Voice: Concerning the issue on the fact that Harvard students do not know all kinds of things that one would assume they would, I traced some of that back to assessment issues because we just published a study on high school physics and its contribution to college physics and we found that taking a high school physics course has very little impact on how kids do when they get to college physics. One of the biggest factors is the kids who studied the fewest topics (in high school physics), did the best when they got to college.

 

Pellegrino: I guess I am not surprised at that and I think you are right. It has to do with what is happening in terms of the kinds of instruction and assessment that are prevalent in high school and college.

 

Voice: The killer piece of the assessment is that the assessment that teachers make up is probably the worst assessment that could probably be given to these kids because there is so many contextual cues that the kids use in doing well on these kinds of tests and even the standardized tests that we have are better than the tests that the teachers make up.

 

Pellegrino: Well, in the report on assessments, we talk very much about classroom assessment and the fact that one of the problems is that it frequently mirrors a lot of standardized assessments. It operates on the same weak conceptual base about learning and measurement and yes, it contributes in some pernicious ways to students lack of understanding. We could do a whole lot better and one of our arguments is that the power of connecting cognitive theory with technology and measurement is realized much more completely at the classroom level than it is at the large scale assessment level and that more emphasis needs to be placed on assessment in the service of learning at the classroom level. Fortunately, there are some wonderful systems which diagnose conceptual understanding. I am familiar with Minstrell's work in physics that was designed and built from a cognitive analysis of students' states of knowing.

 

Voice: The problem with those diagnostic tests and items is that they do not fit the standard psychometric profiles that were developed in the 1950s. And so, we are not going to see them on standardized tests until the psychometrics change.

 

Pellegrino: Well, it is not just the psychometrics that need to be changed. It is also the constraints that are involved in standardized testing. There are many facets of testing that need to change.

 

Voice: I would like you to comment on the fact that we are now facing the first generation of students that have grown up with this internet and so on. All of us in the classroom who feel there is somehow visual things and attention span is shorter, and somewhat slower. Can you comment on how this is affecting student thinking?

 

Pellegrino: I do not know that we have hard evidence that suggests that there is any fundamental change in terms of the way cognition operates with kids today versus the past populations that we have been studying. I think if there is a difference it may be that they are more facile with certain kinds of representations and certain symbolic systems, which is perhaps what you are sensing.
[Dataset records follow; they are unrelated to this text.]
Background: an optimization exercise with open tools, aiming at small area and a short achievable clock period. Do not read the settings as production practice. At most, simulation tests tie the RTL to the original design; equivalence was not proved. No activity file was given, so power comes from the tool's default toggle rates.

==> flow/design.v (excerpt) <==
module capu (
    input  wire        clk,
    input  wire [31:0] cur,           
    input  wire [31:0] w1,            
    input  wire [31:0] disp,          
    input  wire [1:0]  size,          
    output wire [33:0] base,          
    output wire [33:0] top,
    output wire [33:0] rep_lo,
    output wire [33:0] rep_hi,
    output wire [33:0] addr,          
    output wire        in_bounds,     
    output wire        rep_ok,        
    input  wire [32:0] b0,            
    input  wire [32:0] t0,
    output wire [4:0]  enc_e,
    output wire [9:0]  enc_b,
    output wire [9:0]  enc_t,
    output wire [32:0] enc_base,
    output wire [32:0] enc_top
);
    integer i;
    wire [4:0] e      = w1[31:27];
    wire       sealed = w1[6];
    wire [9:0] bm     = sealed ? {w1[26:20], 3'b000} : w1[26:17];
    wire [9:0] tm     = sealed ? {w1[19:13], 3'b000} : w1[16:7];
    wire       is22   = (e == 5'd22);
    reg [31:0] lm;                        
    always @(*)
        for (i = 0; i < 32; i = i + 1)
            lm[i] = (i < e + 10);
    wire [31:0] bmg = {22'd0, bm} << e;
    wire [31:0] tmg = {22'd0, tm} << e;
    wire kb  = ~is22 & ((cur & lm) < bmg);
    wire tlt = (tm < bm);
  ...
export LEC_CHECK = 0
export ABC_AREA = 1
export CAP_MARGIN = 30
export CORE_MARGIN = 2
export CORE_UTILIZATION = 40
export SLEW_MARGIN = 30
create_clock -name core_clock -period 18.0 [get_ports {clk}]
standard.sh (not shown) runs the stock make flow with config.mk's settings and CLKGATE_MAP_FILE= SYNTH_SCRIPT=/design/flow/synth_recipe.tcl, a recipe that flattens the netlist after the stock synthesis.
==> flow/flow/run.sh <==
#!/bin/bash
# Standard layout, with the setup repair aiming for 11 ns of slack.
set -euo pipefail
bash standard.sh SETUP_SLACK_MARGIN=11 finish > layout.log 2>&1
Change:
==> flow/flow/run.sh (replaced) <==
#!/bin/bash
# Standard layout, with the setup repair aiming for 9 ns of slack.
set -euo pipefail
bash standard.sh SETUP_SLACK_MARGIN=9 finish > layout.log 2>&1
Effect: The changed run completed with no timing, DRC or antenna violations. Power fell by 11%. Global-route usage drops by 1.1 points. Core utilization came out lower by 8.8 points. Critical path depth is lower by 3.
Change:
==> flow/run.sh (new file) <==
#!/bin/bash
# synth_recipe.tcl (not shown) runs the flow's synth.tcl, then flattens the netlist and writes it again
# the make line also repeats each setting of config.mk as NAME=value (left out here)
make -C /OpenROAD-flow-scripts/flow DESIGN_CONFIG=/design/flow/config.mk WORK_HOME=/design/flow/orfs CLKGATE_MAP_FILE= SYNTH_SCRIPT=/design/flow/synth_recipe.tcl finish
removed: flow/flow/run.sh
removed: flow/standard.sh
Combinational power fell by about 4%.
Via count fell by 1.1%.
Global-route usage drops by 0.35 points.
Clock-buffer cell count does not change.
Wire length came out lower by 1.4%.
Synthesized cell count does not change.
Core utilization shrinks by 1.8 points.
No run of this note included a check of the RTL's function; only the layout flow was run.

---

capu, a different RTL version from the one above (not shown whole).
Size in the first run: roughly 430 I/O pins.
Settings: LEC_CHECK=0, ABC_AREA=0, CAP_MARGIN=30, CORE_MARGIN=2, CORE_UTILIZATION=40, SLEW_MARGIN=30; clock period 18.0 ns.
==> flow/flow/run.sh <==
#!/bin/bash
# Standard layout, with buf_1 port buffers and the setup repair aiming for
# 11 ns of slack.
set -euo pipefail
bash standard.sh "BUFFER_PORTS_ARGS=-buffer_cell sky130_fd_sc_hd__buf_1" SETUP_SLACK_MARGIN=11 finish > layout.log 2>&1
==> next run, changes <==
--- a/flow/config.mk
+++ b/flow/config.mk
@@ -8 +8 @@
-export ABC_AREA = 0
+export ABC_AREA = 1
Effect:
- cell area decreases by roughly a tenth
- routed wire length decreases by about a fifth
- power decreases by about a fifth
- synthesized area fell slightly
==> next run, changes <==
==> flow/flow/run.sh (replaced) <==
#!/bin/bash
# Standard layout, with buf_1 port buffers and the setup repair aiming for
# 10 ns of slack.
set -euo pipefail
bash standard.sh "BUFFER_PORTS_ARGS=-buffer_cell sky130_fd_sc_hd__buf_1" SETUP_SLACK_MARGIN=10 finish > layout.log 2>&1
What happened:
- non-clock buffer count shrinks by 47
- setup slack gets worse by 820 ps
- design area shrinks by about 4.7%
- routed wire length shrinks by 2.6%
- core utilization shrinks by 2.3 points
- final cell count shrinks by 1.2%
- area after synthesis stays the same
- via count shrinks by about 1%
==> next run, changes <==
==> flow/flow/run.sh (replaced) <==
#!/bin/bash
# Standard layout, with buf_1 port buffers and the setup repair aiming for
# 11 ns of slack.
set -euo pipefail
bash standard.sh "BUFFER_PORTS_ARGS=-buffer_cell sky130_fd_sc_hd__buf_1" SETUP_SLACK_MARGIN=11 finish > layout.log 2>&1
--- a/flow/config.mk
+++ b/flow/config.mk
@@ -11 +11,2 @@
-export CORE_UTILIZATION = 40
+export CORE_UTILIZATION = 60
+export CTS_BUF_LIST = sky130_fd_sc_hd__clkbuf_4
=>
- The changed run finished clean
- clock-buffer cell count went up by 50
- first-iteration DRC count went up by 78%
- clock power went down by 11%

---

Another version of the RTL of capu (not shown whole).
For scale: roughly 220 flip-flops, roughly 430 I/O pins, about 0.021 sq mm of cells after synthesis.
clock: 18.0 ns
lec_check: 0
abc_area: 1
cap_margin: 30
core_margin: 2
core_utilization: 40
cts_cluster_diameter: 80
cts_cluster_size: 25
slew_margin: 30
==> flow/flow/run.sh <==
#!/bin/bash
# Standard layout, with buf_1 port buffers and the setup repair aiming for
# 11 ns of slack.
set -euo pipefail
bash standard.sh "BUFFER_PORTS_ARGS=-buffer_cell sky130_fd_sc_hd__buf_1" SETUP_SLACK_MARGIN=11 finish > layout.log 2>&1
The first run finished with timing, DRC and antenna clean.
Rerun with:
==> flow/flow/run.sh (replaced) <==
#!/bin/bash
# Standard layout, with buf_1 port buffers and the setup repair aiming for
# 10.75 ns of slack.
set -euo pipefail
bash standard.sh "BUFFER_PORTS_ARGS=-buffer_cell sky130_fd_sc_hd__buf_1" SETUP_SLACK_MARGIN=10.75 finish > layout.log 2>&1
Settings changed: CTS_CLUSTER_DIAMETER 80 to 100, CTS_CLUSTER_SIZE 25 to 30.
Outcome: Fmax fell slightly; routed wire length fell by a few percent; total power fell by a few percent; clock power fell by roughly a tenth; die area is unchanged; global-route usage fell by 0.23 points; worst setup slack loses 0.13 ns; hold slack gains 0.012 ns; sequential cell count is unchanged.
Rerun with:
==> flow/flow/run.sh (replaced) <==
#!/bin/bash
# Standard layout, with buf_1 port buffers and the setup repair aiming for
# 11.25 ns of slack.
set -euo pipefail
bash standard.sh "BUFFER_PORTS_ARGS=-buffer_cell sky130_fd_sc_hd__buf_1" SETUP_SLACK_MARGIN=11.25 finish > layout.log 2>&1
After rerunning:
- routed wire length rises by 4.7%
- power rose by about 4%
- synthesized cell count is unchanged
Rerun with:
==> flow/flow/run.sh (replaced) <==
#!/bin/bash
# Standard layout, with buf_1 port buffers and the setup repair aiming for
# 11 ns of slack.
set -euo pipefail
bash standard.sh "BUFFER_PORTS_ARGS=-buffer_cell sky130_fd_sc_hd__buf_1" SETUP_SLACK_MARGIN=11 finish > layout.log 2>&1
Settings changed: CORE_UTILIZATION 40 to 55.
What happened: Worst setup slack degrades by 0.15 ns; cell count goes down by 5.2%; total power fell by 2.9%.
Rerun with:
Settings changed: CORE_UTILIZATION 55 to 40.
What happened: Cell count came out higher by a few percent; via count goes down by a few percent; clock power rises by about a fifth; worst hold slack is better by 0.0071 ns; maximum frequency is higher slightly; power went up slightly; utilization falls by 18 points; routed wire length goes up slightly; combinational power stays flat; sequential share of layout area goes down by 0.19 points; count of clock-buffer cells in the layout went up by 1.

---

Another version of the RTL of capu (not shown whole).
Size: ~3200 cells after synthesis, ~230 flip-flops, roughly 0.022 mm2 of cells after synthesis.
Design capu, start of the top module:
module capu (
    input  wire        clk,
    input  wire [31:0] cur,           
    input  wire [31:0] w1,            
    input  wire [31:0] disp,          
    input  wire [1:0]  size,          
    output wire [33:0] base,          
    output wire [33:0] top,
    output wire [33:0] rep_lo,
    output wire [33:0] rep_hi,
    output wire [33:0] addr,          
    output wire        in_bounds,     
    output wire        rep_ok,        
    input  wire [32:0] b0,            
    input  wire [32:0] t0,
    output wire [4:0]  enc_e,
    output wire [9:0]  enc_b,
    output wire [9:0]  enc_t,
    output wire [32:0] enc_base,
    output wire [32:0] enc_top
);
Settings: LEC_CHECK=0, ABC_AREA=1, CAP_MARGIN=30, CORE_MARGIN=2, CORE_UTILIZATION=40, SLEW_MARGIN=30; clock period 18.0 ns.
==> flow/flow/run.sh <==
#!/bin/bash
# Standard layout, with the port buffers of cell buf_2 and the setup repair
# aiming for 9 ns of slack.
set -euo pipefail
bash standard.sh "BUFFER_PORTS_ARGS=-buffer_cell sky130_fd_sc_hd__buf_2" SETUP_SLACK_MARGIN=9 finish > layout.log 2>&1
==> next run, changes <==
==> flow/flow/run.sh (replaced) <==
#!/bin/bash
# Standard layout, with the port buffers of cell buf_1 and the setup repair
# aiming for 9 ns of slack.
set -euo pipefail
bash standard.sh "BUFFER_PORTS_ARGS=-buffer_cell sky130_fd_sc_hd__buf_1" SETUP_SLACK_MARGIN=9 finish > layout.log 2>&1
The changed run completed with no timing, DRC or antenna violations.
Non-clock buffer count came out higher by 5.
Die area is unchanged.
Area after synthesis does not change.
Setup slack improved by 150 ps.
Final area fell by 2.1%.
==> next run, changes <==
==> flow/flow/run.sh (replaced) <==
#!/bin/bash
# Standard layout, with buf_1 port buffers and the setup repair aiming for
# 10 ns of slack.
set -euo pipefail
bash standard.sh "BUFFER_PORTS_ARGS=-buffer_cell sky130_fd_sc_hd__buf_1" SETUP_SLACK_MARGIN=10 finish > layout.log 2>&1
Effect: The changed run completed with no timing, DRC or antenna violations; power is about the same; routed wire length is about the same; die area stays the same; core utilization grows by 0.15 points; critical path depth shrinks by 4.
Function was not checked in any run of this note: the RTL went through the layout flow alone.

---

Another version of the RTL of capu (not shown whole).
Size in the first run: ~3400 cells after synthesis, about 430 I/O pins, about 22000 µm² of cells after synthesis.
export LEC_CHECK = 0
export ABC_AREA = 1
export CAP_MARGIN = 30
export CORE_MARGIN = 2
export CORE_UTILIZATION = 40
export SLEW_MARGIN = 30
create_clock -name core_clock -period 18.0 [get_ports {clk}]
==> flow/flow/run.sh <==
#!/bin/bash
# Standard layout, with buf_1 port buffers and the setup repair aiming for
# 11.5 ns of slack.
set -euo pipefail
bash standard.sh "BUFFER_PORTS_ARGS=-buffer_cell sky130_fd_sc_hd__buf_1" SETUP_SLACK_MARGIN=11.5 finish > layout.log 2>&1
==> next run, changes <==
==> flow/flow/run.sh (replaced) <==
#!/bin/bash
# Standard layout, with buf_1 port buffers and the setup repair aiming for
# 11 ns of slack.
set -euo pipefail
bash standard.sh "BUFFER_PORTS_ARGS=-buffer_cell sky130_fd_sc_hd__buf_1" SETUP_SLACK_MARGIN=11 finish > layout.log 2>&1
The new run went through all stages and came out clean.
Synthesized cell count stays the same.
Die area stays the same.
Hold slack gains 0.022 ns.
Design area came out lower by roughly a tenth.
No run of this note included a check of the RTL's function; only the layout flow was run.

---

== the baseline ==
Another version of the RTL of capu (not shown whole).
Size: about 3200 cells after synthesis, about 230 flip-flops, ~430 I/O pins.
## capu
module capu (
    input  wire        clk,
    input  wire [31:0] cur,           
    input  wire [31:0] w1,            
    input  wire [31:0] disp,          
    input  wire [1:0]  size,          
    output wire [33:0] base,          
    output wire [33:0] top,
    output wire [33:0] rep_lo,
    output wire [33:0] rep_hi,
    output wire [33:0] addr,          
    output wire        in_bounds,     
    output wire        rep_ok,        
    input  wire [32:0] b0,            
    input  wire [32:0] t0,
    output wire [4:0]  enc_e,
    output wire [9:0]  enc_b,
    output wire [9:0]  enc_t,
    output wire [32:0] enc_base,
    output wire [32:0] enc_top
);
==> flow/config.mk <==
export PLATFORM = sky130hd
export DESIGN_NAME = capu
export DESIGN_NICKNAME = capu
export VERILOG_FILES = /design/flow/design.v
export SDC_FILE = /design/flow/constraint.sdc
export NUM_CORES = 4
export LEC_CHECK = 0
export ABC_AREA = 1
export CAP_MARGIN = 30
export CORE_MARGIN = 2
export CORE_UTILIZATION = 40
export SLEW_MARGIN = 30
==> flow/constraint.sdc <==
create_clock -name core_clock -period 18.0 [get_ports {clk}]
set_input_delay 3.6000 -clock core_clock [delete_from_list [all_inputs] [get_ports {clk}]]
set_output_delay 3.6000 -clock core_clock [all_outputs]
set_load 0.01 [all_outputs]
==> flow/flow/run.sh <==
#!/bin/bash
# Standard layout, with buf_1 port buffers and the setup repair aiming for
# 10 ns of slack.
set -euo pipefail
bash standard.sh "BUFFER_PORTS_ARGS=-buffer_cell sky130_fd_sc_hd__buf_1" SETUP_SLACK_MARGIN=10 finish > layout.log 2>&1
Changes in the candidate relative to the baseline:
==> flow/flow/run.sh <==
#!/bin/bash
# Standard layout, with buf_1 port buffers and the setup repair aiming for
# 11 ns of slack.
set -euo pipefail
bash standard.sh "BUFFER_PORTS_ARGS=-buffer_cell sky130_fd_sc_hd__buf_1" SETUP_SLACK_MARGIN=11 finish > layout.log 2>&1
### Flow results
- Re maximum clock frequency: the candidate is about 10% up on the baseline.
- The baseline → the candidate: number of search-and-repair iterations in the first detailed-routing pass rose 2, total setup buffers inserted after CTS rose 17.
- The candidate: PASS, flow complete, no timing, DRC or antenna violations
- On worst hold-check slack, the candidate and the baseline are neck and neck.
- Comparing the baseline against the candidate, there is no change at all in half-perimeter wire length after placement.
- Switching part of the total: the candidate vs the baseline, no meaningful difference
- For the leakage power, the candidate came in 3.6% higher than the baseline did.
- The candidate vs the baseline: wire length on met3 up by a few percent

---

capu with an RTL version that a note above also has.
Size in the first run: roughly 3,300 cells after synthesis, about 230 flip-flops, ~430 I/O pins, roughly 21,000 um^2 of cells after synthesis.
// capu
module capu (
    input  wire        clk,
    input  wire [31:0] cur,           
    input  wire [31:0] w1,            
    input  wire [31:0] disp,          
    input  wire [1:0]  size,          
    output wire [33:0] base,          
    output wire [33:0] top,
    output wire [33:0] rep_lo,
    output wire [33:0] rep_hi,
    output wire [33:0] addr,          
    output wire        in_bounds,     
    output wire        rep_ok,        
    input  wire [32:0] b0,            
    input  wire [32:0] t0,
    output wire [4:0]  enc_e,
    output wire [9:0]  enc_b,
    output wire [9:0]  enc_t,
    output wire [32:0] enc_base,
    output wire [32:0] enc_top
);
    integer i;
    wire [4:0] e      = w1[31:27];
    wire       sealed = w1[6];
    wire [9:0] bm     = sealed ? {w1[26:20], 3'b000} : w1[26:17];
    wire [9:0] tm     = sealed ? {w1[19:13], 3'b000} : w1[16:7];
    wire       is22   = (e == 5'd22);
    reg [31:0] lm;                        
    always @(*)
        for (i = 0; i < 32; i = i + 1)
            lm[i] = (i < e + 10);
    wire [31:0] bmg = {22'd0, bm} << e;
    wire [31:0] tmg = {22'd0, tm} << e;
    wire [9:0] cpos;
    capu_win u_cp (.x({1'b0, cur}), .e(e), .y(cpos));
    wire kb  = ~is22 & (sealed ? (cpos < {w1[26:20], 3'b000}) : (cpos < w1[26:17]));
    wire tlt = (tm < bm);
    wire ktp = is22 ? (tm == 10'd0) : (tlt & ~kb);    
    wire ktn = ~is22 & ~tlt & kb;                     
    wire [31:0] hu = cur | lm;            
    wire [31:0] hv = cur & ~lm;           
    wire [31:0] pa, po;                   
    capu_pfx #(32) u_pa (.g({31'd0, hu[0]}), .p(hu), .o(pa));
    capu_pfx #(32) u_po (.g(hv), .p({32{1'b1}}), .o(po));
  ...
==> flow/config.mk <==
export PLATFORM = sky130hd
export DESIGN_NAME = capu
export DESIGN_NICKNAME = capu
export VERILOG_FILES = /design/flow/design.v
export SDC_FILE = /design/flow/constraint.sdc
export NUM_CORES = 4
export LEC_CHECK = 0
export ABC_AREA = 1
export CAP_MARGIN = 30
export CORE_MARGIN = 2
export CORE_UTILIZATION = 40
export SLEW_MARGIN = 30
==> flow/constraint.sdc <==
create_clock -name core_clock -period 18.0 [get_ports {clk}]
set_input_delay 3.6000 -clock core_clock [delete_from_list [all_inputs] [get_ports {clk}]]
set_output_delay 3.6000 -clock core_clock [all_outputs]
set_load 0.01 [all_outputs]
==> flow/flow/run.sh <==
#!/bin/bash
# Standard layout, with buf_1 port buffers and the setup repair aiming for
# 12 ns of slack.
set -euo pipefail
bash standard.sh "BUFFER_PORTS_ARGS=-buffer_cell sky130_fd_sc_hd__buf_1" SETUP_SLACK_MARGIN=12 finish > layout.log 2>&1
Next try:
==> flow/flow/run.sh (replaced) <==
#!/bin/bash
# Standard layout, with buf_1 port buffers and the setup repair aiming for
# 11 ns of slack.
set -euo pipefail
bash standard.sh "BUFFER_PORTS_ARGS=-buffer_cell sky130_fd_sc_hd__buf_1" SETUP_SLACK_MARGIN=11 finish > layout.log 2>&1
--- a/flow/config.mk
+++ b/flow/config.mk
@@ -11,2 +11,4 @@
 export CORE_UTILIZATION = 40
+export CTS_CLUSTER_DIAMETER = 100
+export CTS_CLUSTER_SIZE = 30
 export SLEW_MARGIN = 30
Result: Wire length falls by 14%. Worst hold slack improved by 43 ps. Sequential share of layout area rises by 3.8 points. Design area is lower by 22%. Non-clock buffer count came out lower by 222. Die area stays the same. Synthesized area stays the same. Power is lower by 27%. Setup slack gets better by 96 ps.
And part of it may be the fact that we are used to modes of instruction that are heavily verbal and text based and they may be more facile with making meaning from other forms of media. It is not that there is some fundamental shift in processing. Think of it in terms of the research on expertise. Students may be more expert at doing certain kinds of inferential processing now than previous cohorts of students. And so, the question is, to what extent have our materials adapted to students' capacities. Perhaps we need to adapt our materials to forms of representation that students are now capable of processing. If we want them to make use of alternate kinds of instructional materials, then we have to help them develop expertise in working within that medium. By the way, it is important to note that many of the instructional texts we use are poorly organized and they put a heavy load on working memory and inferential processing.